Despite what some people think of them, I really liked Dan Brown's The Da Vinci Code and Angels and Demons. Yeah, it's all fluff, but it was entertaining fluff. I steered clear of Digital Fortress, though. Don't know why, I just had a feeling I wouldn't like it.
Well, my darling daughter bought me Digital Fortress for my birthday. With her own money. Because she knew I liked Dan Brown's other books. So when your daughter buys you a book with her own money, you read it, and you like it. End of story.
So what did I learn from this book? A few things (spoilers, some of them):
1. The EFF is a bunch of naive do-gooders who have no clue what kind of carnage would be wrought if the government couldn't spy on us.
2. The NSA clearly needs to be able to listen in on all of the world's electronic communications any time they want to, for purely noble reasons. They would never abuse this trust.
3. Bits, bytes, alphabetic characters, alphanumeric characters, and ASCII characters are, oh, pretty much all the same thing, right? For instance, this is an 8-bit key: "APQRDX34".
4. The villian is named TANKADO. His shadowy accomplice is called "NORTH DAKOTA". All of the most talented cryptographers at the NSA will fail to recognize the obvious anagram here until the last chapter. Anagrams are hard, I guess.

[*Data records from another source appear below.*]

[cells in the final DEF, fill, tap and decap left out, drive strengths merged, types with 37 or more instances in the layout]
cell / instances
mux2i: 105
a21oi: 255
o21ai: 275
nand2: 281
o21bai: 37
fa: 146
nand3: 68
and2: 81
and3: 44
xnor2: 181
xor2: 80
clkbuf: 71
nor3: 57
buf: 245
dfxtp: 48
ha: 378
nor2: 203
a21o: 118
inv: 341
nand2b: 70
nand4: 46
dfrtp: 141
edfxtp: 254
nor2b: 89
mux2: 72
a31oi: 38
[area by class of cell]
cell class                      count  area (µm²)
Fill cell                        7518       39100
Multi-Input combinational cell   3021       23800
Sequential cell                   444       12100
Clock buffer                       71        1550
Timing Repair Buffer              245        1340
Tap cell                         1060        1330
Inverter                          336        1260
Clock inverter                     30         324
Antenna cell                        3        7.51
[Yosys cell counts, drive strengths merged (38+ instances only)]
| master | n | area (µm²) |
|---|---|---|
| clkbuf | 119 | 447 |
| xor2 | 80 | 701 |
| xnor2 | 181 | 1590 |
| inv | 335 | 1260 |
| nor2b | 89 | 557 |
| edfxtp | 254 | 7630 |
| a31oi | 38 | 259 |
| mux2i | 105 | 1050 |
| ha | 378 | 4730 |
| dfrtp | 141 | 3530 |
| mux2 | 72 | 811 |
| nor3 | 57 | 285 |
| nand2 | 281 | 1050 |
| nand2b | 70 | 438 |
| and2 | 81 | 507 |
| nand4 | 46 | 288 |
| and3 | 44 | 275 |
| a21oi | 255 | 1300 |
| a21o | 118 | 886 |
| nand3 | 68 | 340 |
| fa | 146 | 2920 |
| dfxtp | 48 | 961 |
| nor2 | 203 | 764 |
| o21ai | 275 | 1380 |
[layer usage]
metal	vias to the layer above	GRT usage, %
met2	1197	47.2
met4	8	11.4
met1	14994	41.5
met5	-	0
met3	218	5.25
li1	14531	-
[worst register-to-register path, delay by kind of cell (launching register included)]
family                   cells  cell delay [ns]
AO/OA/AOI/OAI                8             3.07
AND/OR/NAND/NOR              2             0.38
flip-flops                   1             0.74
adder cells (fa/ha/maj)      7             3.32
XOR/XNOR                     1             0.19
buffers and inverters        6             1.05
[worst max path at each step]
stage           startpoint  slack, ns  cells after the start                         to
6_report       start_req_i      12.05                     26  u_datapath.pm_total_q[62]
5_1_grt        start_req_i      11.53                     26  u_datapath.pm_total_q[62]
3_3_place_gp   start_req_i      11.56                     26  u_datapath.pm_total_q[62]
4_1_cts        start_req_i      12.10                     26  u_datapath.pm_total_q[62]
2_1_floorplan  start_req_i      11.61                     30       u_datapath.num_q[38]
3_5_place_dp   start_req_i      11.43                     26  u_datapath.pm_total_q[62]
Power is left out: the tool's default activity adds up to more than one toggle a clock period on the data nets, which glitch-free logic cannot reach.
`config.mk`:
```
export PLATFORM = sky130hd
export DESIGN_NAME = assembly_token_scanner_unit
export DESIGN_NICKNAME = d
export VERILOG_FILES = /design/src/rtl/ats_pkg.sv /design/src/rtl/ats_front.sv /design/src/rtl/ats_back.sv /design/src/rtl/assembly_token_scanner_unit.sv
export SDC_FILE = /design/constraint.sdc
export NUM_CORES = 1
export LEC_CHECK = 0
export BUFFER_PORTS_ARGS = -buffer_cell sky130_fd_sc_hd__buf_2
export CAP_MARGIN = 40
export CELL_PAD_IN_SITES_DETAIL_PLACEMENT = 2
export CELL_PAD_IN_SITES_GLOBAL_PLACEMENT = 2
export CORE_MARGIN = 2
export CORE_UTILIZATION = 43
export CTS_CLUSTER_SIZE = 16
export DETAILED_ROUTE_END_ITERATION = 7
export GPL_TIMING_DRIVEN = 1
export PLACE_DENSITY_LB_ADDON = 0.1
export SLEW_MARGIN = 15
export SYNTH_ARGS = -nofsm -noshare
export SYNTH_HDL_FRONTEND = slang
export SYNTH_SLANG_ARGS = --single-unit
```
`constraint.sdc`:
```
create_clock -name clk -period 6.8 [get_ports clk]
set_input_delay 1.02 -clock clk [delete_from_list [all_inputs] [get_ports clk]]
set_output_delay 1.02 -clock clk [all_outputs]
set_load 0.02 [all_outputs]
```
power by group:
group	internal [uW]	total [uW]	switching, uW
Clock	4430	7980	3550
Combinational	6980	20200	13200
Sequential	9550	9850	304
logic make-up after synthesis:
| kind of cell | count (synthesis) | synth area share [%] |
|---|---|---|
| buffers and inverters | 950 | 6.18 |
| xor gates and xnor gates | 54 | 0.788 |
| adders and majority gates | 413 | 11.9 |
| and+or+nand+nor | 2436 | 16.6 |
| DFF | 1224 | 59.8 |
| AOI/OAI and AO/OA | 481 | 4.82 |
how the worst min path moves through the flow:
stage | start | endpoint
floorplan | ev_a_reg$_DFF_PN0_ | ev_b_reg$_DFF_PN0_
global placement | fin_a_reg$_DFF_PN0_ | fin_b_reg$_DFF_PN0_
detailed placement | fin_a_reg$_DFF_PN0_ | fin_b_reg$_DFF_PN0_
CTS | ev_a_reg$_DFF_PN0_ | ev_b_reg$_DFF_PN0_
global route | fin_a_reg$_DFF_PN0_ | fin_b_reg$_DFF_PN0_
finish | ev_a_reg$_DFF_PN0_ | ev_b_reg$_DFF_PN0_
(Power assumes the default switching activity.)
--- src/sv/dlf_pkg.sv ---
// Shared types and constants of the dense layer forward block.
package dlf_pkg;

    localparam int DATA_W     = 16;
    localparam int FRAC_W     = 12;
    localparam int ACC_W      = 40;
    localparam int SUM_W      = ACC_W + 1;
    localparam int PROD_W     = 2 * DATA_W;
    localparam int ROW_W      = 6;
    localparam int COL_W      = 4;
    localparam int KIND_W     = 2;
    localparam int ADDR_MAX_W = 10;
    localparam int IN_CNT_W   = 7;
    localparam int OUT_CNT_W  = 5;
    localparam int CFG_IDX_W  = 2;
    localparam int CFG_DATA_W = 7;

    // Register indexes of the configuration port
    localparam logic [CFG_IDX_W-1:0] REG_IN_COUNT  = 2'd0;
    localparam logic [CFG_IDX_W-1:0] REG_OUT_COUNT = 2'd1;
    localparam logic [CFG_IDX_W-1:0] REG_BIAS_EN   = 2'd2;

    typedef enum logic [KIND_W-1:0] {
        KIND_WEIGHT = 2'd0,
        KIND_BIAS   = 2'd1,
        KIND_ELEM   = 2'd2
    } kind_t;

    // One beat travelling down the row of cells
    typedef struct packed {
        logic                     valid;
        kind_t                    op;
        logic                     final_elem;
        logic [ADDR_MAX_W-1:0]    addr;
        logic [COL_W-1:0]         col;
        logic signed [DATA_W-1:0] value;
    } tok_t;

    // Broadcast control from the sequencer to every cell
    typedef struct packed {
        logic load_sum;
        logic shift;
        logic bias_en;
    } ctrl_t;

endpackage

--- src/sv/dlf_round.sv ---
// Round a drained sum to Q4.12, ties up, and clip to the data range.
module dlf_round
    import dlf_pkg::*;
(
    input  logic signed [SUM_W-1:0]  sum,
    output logic signed [DATA_W-1:0] value,
    output logic                     saturated
);

    localparam int Q_W = SUM_W - FRAC_W;

    logic signed [SUM_W-1:0] biased;
    logic signed [Q_W-1:0]   q;
    logic                    in_range;

    assign biased = sum + SUM_W'(1 << (FRAC_W - 1));
    assign q      = biased[SUM_W-1:FRAC_W];

    // In range when every bit above the data word matches its sign bit
    assign in_range = (q[Q_W-1:DATA_W-1] == '0) || (q[Q_W-1:DATA_W-1] == '1);

    always_comb
    begin
        if (in_range)
        begin
            value     = q[DATA_W-1:0];
            saturated = 1'b0;
        end
        else if (q[Q_W-1])
        begin
            value     = {1'b1, {(DATA_W-1){1'b0}}};
            saturated = 1'b1;
        end
        else
        begin
            value     = {1'b0, {(DATA_W-1){1'b1}}};
            saturated = 1'b1;
        end
    end

endmodule

--- config.mk ---
export PLATFORM = sky130hd
export DESIGN_NAME = dlf_round
export DESIGN_NICKNAME = d
export VERILOG_FILES = /design/src/sv/dlf_pkg.sv /design/src/sv/dlf_round.sv
export SDC_FILE = /design/constraint.sdc
export NUM_CORES = 1
export LEC_CHECK = 0
export ABC_AREA = 1
export BUFFER_PORTS_ARGS = -buffer_cell sky130_fd_sc_hd__buf_2
export CORE_MARGIN = 2
export CORE_UTILIZATION = 47
export DETAILED_ROUTE_END_ITERATION = 10
export PLACE_DENSITY = 0.83
export SETUP_SLACK_MARGIN = 0.02
export SLEW_MARGIN = 20
export SYNTH_ARGS = -nofsm -noshare
export SYNTH_HDL_FRONTEND = slang
export SYNTH_SLANG_ARGS = --single-unit
--- constraint.sdc ---
create_clock -name vclk -period 2.6
set_input_delay 0.39 -clock vclk [all_inputs]
set_output_delay 0.39 -clock vclk [all_outputs]
set_load 0.02 [all_outputs]
==> results of run 1 <==
## cell usage in the layout, fill, tap and decap left out
cell type	synthesis	final
nand2_1	129	90
nand2_2	5	34
buf_2	0	28
nor2_1	43	25
inv_1	24	23
nand3_1	21	19
nor2_2	7	18
buf_6	2	18
buf_4	0	15
nand2_4	1	10
nor2_4	3	10
xor2_1	10	10
xnor2_1	4	4
nand4_1	2	2
inv_2	1	2
o21bai_1	2	2
nand3_2	1	2
nand2_8	0	2
nand3_4	0	2
and2_1	1	1
ha_4	0	1
buf_8	0	1
## per-layer routing
| layer | GRT usage (%) | vias up | wire (microns) |
|---|---|---|---|
| met2 | 44.51 | 173 | 2689 |
| met3 | 0.5556 | 39 | 618 |
| met1 | 35.31 | 864 | 1936 |
| met4 | 4.701 | 0 | 279 |
| met5 | 0 | - | 0 |
| li1 | - | 912 | - |
## critical path, stage by stage
cell     delay, ps
buf_2          120
nand2_1        150
nor2_2         200
nand2_4        120
nor2_2         180
nand2_1         80
nand2_1         70
nand2_1         90
nor2_1         150
nand2_1         80
nor2_2         170
nand2_4        150
nand2_8        150
nand2_2         90
nand2_2         90
buf_6          110
## power breakdown
part / total (uW) / internal [uW] / leakage (uW) / switching [uW]
registers: 0 / 0 / 0 / 0
logic: 222 / 86.9 / 0.00103 / 135
clock network: 0 / 0 / 0 / 0
## final cells by class
| type | count | area (sq um) | area share (%) |
|---|---|---|---|
| Multi-Input combinational cell | 232 | 1354 | 69.23 |
| Timing Repair Buffer | 62 | 470.5 | 24.06 |
| Inverter | 25 | 93.84 | 4.798 |
| Tap cell | 30 | 37.54 | 1.919 |
## per-stage QoR
step / worst slack [ps] / cells / util, % / TNS [ps]
2_1_floorplan: 277.3 / 257 / - / 0
5_1_grt: -298.5 / 349 / 81.15 / -3995
3_5_place_dp: -58.88 / 341 / 61.58 / -557.9
3_3_place_gp: -29.05 / 341 / 61.58 / -313.0
6_report: -208.9 / 349 / 81.15 / -2599
4_1_cts: 20.68 / 344 / 63.40 / 0
## kinds of logic after synthesis
| logic type | count (synthesis) | share of synthesized area (%) |
|---|---|---|
| simple gates | 213 | 77.14 |
| buf+inv | 27 | 9.978 |
| xor+xnor | 14 | 10.51 |
| compound gates | 2 | 1.287 |
| fa+ha+maj | 1 | 1.073 |
`src/rtl/core/pmt_pkg.sv`:
```
package pmt_pkg;

  localparam int unsigned ProcSlots  = 16;
  localparam int unsigned QueueDepth = 16;
  localparam int unsigned SlotW      = $clog2(ProcSlots);
  localparam int unsigned PtrW       = $clog2(QueueDepth);
  localparam int unsigned QAddrW     = SlotW + PtrW;
  localparam int unsigned QWordW     = 40;
  localparam int unsigned FifoDepth  = 2;

  localparam logic [15:0] PidLimit = 16'hFFFF;

  typedef enum logic [2:0] {
    CMD_SPAWN = 3'd0,
    CMD_SEND  = 3'd1,
    CMD_RECV  = 3'd2,
    CMD_QUERY = 3'd3,
    CMD_SETC  = 3'd4
  } cmd_e;

  typedef enum logic [1:0] {
    ST_OK    = 2'd0,
    ST_NONE  = 2'd1,
    ST_FULL  = 2'd2,
    ST_EMPTY = 2'd3
  } status_e;

  typedef struct packed {
    logic [2:0]  cmd;
    logic [7:0]  caller_task;
    logic [7:0]  new_task;
    logic [15:0] target_pid;
    logic [31:0] cap_mask;
    logic [31:0] payload;
  } item_t;

  typedef struct packed {
    logic [1:0]  status;
    logic [15:0] pid_out;
    logic [15:0] parent_out;
    logic [7:0]  sender_task;
    logic [31:0] payload_out;
    logic [3:0]  backlog;
    logic [31:0] caps_out;
  } result_t;

endpackage

```
`src/rtl/core/pmt_fifo.sv`:
```
module pmt_fifo (
  input  logic           clk_i,
  input  logic           rst_ni,
  input  logic           in_valid_i,
  output logic           in_ready_o,
  input  pmt_pkg::item_t in_data_i,
  output logic           out_valid_o,
  input  logic           out_ready_i,
  output pmt_pkg::item_t out_data_o
);
  import pmt_pkg::*;

  item_t      buf_q [FifoDepth];
  logic       wp_q, rp_q;
  logic [1:0] cnt_q;
  logic       push, pop;

  assign in_ready_o  = (cnt_q != 2'(FifoDepth));
  assign out_valid_o = (cnt_q != 2'd0);
  assign out_data_o  = buf_q[rp_q];
  assign push = in_valid_i & in_ready_o;
  assign pop  = out_valid_o & out_ready_i;

  always_ff @(posedge clk_i) begin
    if (push) buf_q[wp_q] <= in_data_i;
  end

  always_ff @(posedge clk_i or negedge rst_ni) begin
    if (!rst_ni) begin
      wp_q  <= 1'b0;
      rp_q  <= 1'b0;
      cnt_q <= 2'd0;
    end else begin
      if (push) wp_q <= ~wp_q;
      if (pop) rp_q <= ~rp_q;
      cnt_q <= cnt_q + 2'(push) - 2'(pop);
    end
  end

`ifndef SYNTHESIS
  a_cnt_range: assert property (@(posedge clk_i) disable iff (!rst_ni)
    cnt_q <= 2'(FifoDepth)) else $error("fifo count overflow");
  a_full_blocks: assert property (@(posedge clk_i) disable iff (!rst_ni)
    (cnt_q == 2'(FifoDepth)) |-> !push) else $error("push into full fifo");
  a_empty_pop: assert property (@(posedge clk_i) disable iff (!rst_ni)
    (cnt_q == 2'd0) |-> !pop) else $error("pop from empty fifo");
`endif
endmodule

```
`config.mk`:
```
export PLATFORM = sky130hd
export DESIGN_NAME = pmt_fifo
export DESIGN_NICKNAME = d
export VERILOG_FILES = /design/src/rtl/core/pmt_pkg.sv /design/src/rtl/core/pmt_fifo.sv
export SDC_FILE = /design/constraint.sdc
export NUM_CORES = 1
export LEC_CHECK = 0
export BUFFER_PORTS_ARGS = -buffer_cell sky130_fd_sc_hd__buf_2
export CORE_MARGIN = 3
export CORE_UTILIZATION = 30
export CTS_CLUSTER_DIAMETER = 150
export DETAILED_ROUTE_END_ITERATION = 10
export SYNTH_ARGS = -nofsm -noshare
export SYNTH_HDL_FRONTEND = slang
export SYNTH_SLANG_ARGS = --single-unit
```
`constraint.sdc`:
```
create_clock -name clk_i -period 6.36 [get_ports clk_i]
set_clock_uncertainty 0.05 [all_clocks]
set_input_delay 0.318 -clock clk_i [delete_from_list [all_inputs] [get_ports clk_i]]
set_output_delay 0.318 -clock clk_i [all_outputs]
set_load 0.005 [all_outputs]
```
Yosys cells after proc, flatten, opt, wreduce, memory -nomap -nowiden

Memory sizes are Yosys's and may differ from the RTL's.
Cells that the tools add are included.

Input bits: 103
RAM bits: 198
Memories kept: 1
Logic and storage cells: 14
Flip-flop bits (word level): 4

Bitwise gates (word level): 4
Add/subtract/negate cells: 2
Equality and inequality tests: 1
Reduce and logical (&&, ||, !) cells: 1
Multiplexer cells: 2

Memory list:

| name  | depth | bits a word | read ports | clocked after memory_dff | wr ports | RTL line       | RTL |
|---|---|---|---|---|---|---|---|
| buf_q | 2     | 99          | 1          | 0                        | 1        | pmt_fifo.sv:13 | `item_t buf_q [FifoDepth];` |

Operators by type and width:

| operator           | count |
|---|---|
| $add 2x1->2        | 1 |
| $and 1x1->1        | 2 |
| $mux 1             | 2 |
| $ne 2x2->1 const B | 1 |
| $not 1->1          | 2 |
| $reduce_bool 2->1  | 1 |
| $sub 2x1->2        | 1 |

Depth between registers and ports, before layout

Gate-level depths: netlist of the first run.

Depth after elaboration: 4
Mapped depth: 7
Depth with buffers taken out: 7

Worst setup path before layout of the first run

No wires, ideal clock.

Kind: flip-flop to flip-flop
From: reg cnt_q[1]
To: mem buf_q[0][0] (netlist bit), enable pin
Slack: 1.018 ns
Stages on the path, launching flop included: 4
Required time: 5.752 ns
Path buffers: 0
Arrival: 4.735 ns
Period minus slack after synthesis: 5.342 ns
Cells stage by stage: dfrtp_1 -> nand2b_1 -> nand2_1 -> nor2_1

Cells in the longest elaborated chain, start to end: 4

Ends and longest elaborated chain:

| element                      | RTL line       | RTL |
|---|---|---|
| start: declaration           | pmt_fifo.sv:15 | `logic [1:0] cnt_q;` |
| start signal: assignment     | pmt_fifo.sv:36 | `cnt_q <= cnt_q + 2'(push) - 2'(pop);` |
| $ne 2x2->1                   | pmt_fifo.sv:18 | `assign in_ready_o = (cnt_q != 2'(FifoDepth));` |
| via in_ready_o               | pmt_fifo.sv:5  | `output logic in_ready_o,` |
| $and 1x1->1                  | pmt_fifo.sv:21 | `assign push = in_valid_i & in_ready_o;` |
| $mux 1                       | pmt_fifo.sv:25 | `if (push) buf_q[wp_q] <= in_data_i;` |
| $mux 1 (implied by the code) | pmt_fifo.sv:25 |  |
| end: declaration             | pmt_fifo.sv:13 |  |

The timed path passes the listed nets, and every way through them passes these cells.
**config.mk**
```make
export PLATFORM = sky130hd
export DESIGN_NAME = pwm_prescaler_period_duty_solver_core
export DESIGN_NICKNAME = d
export VERILOG_FILES = /design/src/hw/rtl/pps_pkg.sv /design/src/hw/rtl/pps_div.sv /design/src/hw/rtl/pwm_prescaler_period_duty_solver_core.sv
export SDC_FILE = /design/constraint.sdc
export NUM_CORES = 2
export LEC_CHECK = 0
export CORE_ASPECT_RATIO = 1.4
export CORE_MARGIN = 3
export CORE_UTILIZATION = 40
export CTS_BUF_LIST = sky130_fd_sc_hd__clkbuf_8 sky130_fd_sc_hd__clkbuf_16
export DETAILED_ROUTE_END_ITERATION = 8
export DONT_BUFFER_PORTS = 1
export GPL_ROUTABILITY_DRIVEN = 0
export PLACE_DENSITY = 0.56
export SLEW_MARGIN = 5
export SYNTH_ARGS = -nofsm -noshare
export SYNTH_HDL_FRONTEND = slang
export SYNTH_HIERARCHICAL = 1
export SYNTH_SLANG_ARGS = --single-unit
```
**constraint.sdc**
```tcl
create_clock -name clk -period 20.5 [get_ports clk]
set_input_delay 3.075 -clock clk [delete_from_list [all_inputs] [get_ports clk]]
set_output_delay 3.075 -clock clk [all_outputs]
set_load 0.02 [all_outputs]
```
<file path="config.mk">
export PLATFORM = sky130hd
export DESIGN_NAME = fpnb_dist_unit
export DESIGN_NICKNAME = d
export VERILOG_FILES = /design/src/rtl/fpnb_pkg.sv /design/src/rtl/fpnb_dist_unit.sv
export SDC_FILE = /design/constraint.sdc
export NUM_CORES = 1
export LEC_CHECK = 0
export BUFFER_PORTS_ARGS = -buffer_cell sky130_fd_sc_hd__buf_2
export CAP_MARGIN = 25
export CORE_MARGIN = 1.5
export CORE_UTILIZATION = 54
export DETAILED_ROUTE_END_ITERATION = 8
export GPL_TIMING_DRIVEN = 1
export HOLD_SLACK_MARGIN = 0.05
export PLACE_DENSITY = 0.73
export RECOVER_POWER = 50
export SLEW_MARGIN = 20
export SYNTH_ARGS = -nofsm -noshare
export SYNTH_HDL_FRONTEND = slang
export SYNTH_SLANG_ARGS = --single-unit
</file>
<file path="constraint.sdc">
create_clock -name clk_i -period 7.1 [get_ports clk_i]
set_clock_uncertainty 0.05 [all_clocks]
set_input_delay 1.065 -clock clk_i [delete_from_list [all_inputs] [get_ports clk_i]]
set_output_delay 1.065 -clock clk_i [all_outputs]
set_load 0.02 [all_outputs]
</file>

5. Computers at the NSA have this futuristic feature where with a couple of keystrokes, the user can "lock" their terminal so that nobody can use it unless they enter the user's password. This technology is so mind-bendingly high-tech that it requires a half-page of explanation.
6. Passwords at the NSA are all fixed-length keys of 5 alphanumeric characters, case-insensitive.
7. The NSA is an overwhelmingly male-dominated organization. However, if you are a female who is also the most brilliant code breaker who ever lived, you can work there if the director thinks you're hot.
8. If the power in the NSA Crypto division goes out, the backup power will only be sufficient to keep the main codebreaking computer running. All other power, including doors, door locks, and lights, will be unusable.
9. However, if the power door locks are not functioning, all doors in the most secure facility in the world can be forced open with a little muscle. As a general rule, all men in the NSA are strong enough to open them. The lone woman is not.
10. If the main NSA database loses power, all data contained within it will be lost forever.
11. Given a cryptic phrase written by a scientist including the words "prime" and "difference", a room full of mathematicians and crypographers and scientists will not notice that these are mathematical terms until disaster is less than 10 seconds away.
12. When riding a Vespa scooter across oil-slick pavement at 50 miles an hour, frantically pumping your brakes will allow you to stay upright for dozens of yards and then continue riding once you are through.
13. In Spain, all punk rockers are dumb, illiterate stoners, but they speak flawless English with an American accent.
My girl bought this for me, so I read it, and I thanked her. I'm such a good daddy.
And you know what else? It was still better than Cryptonomicon.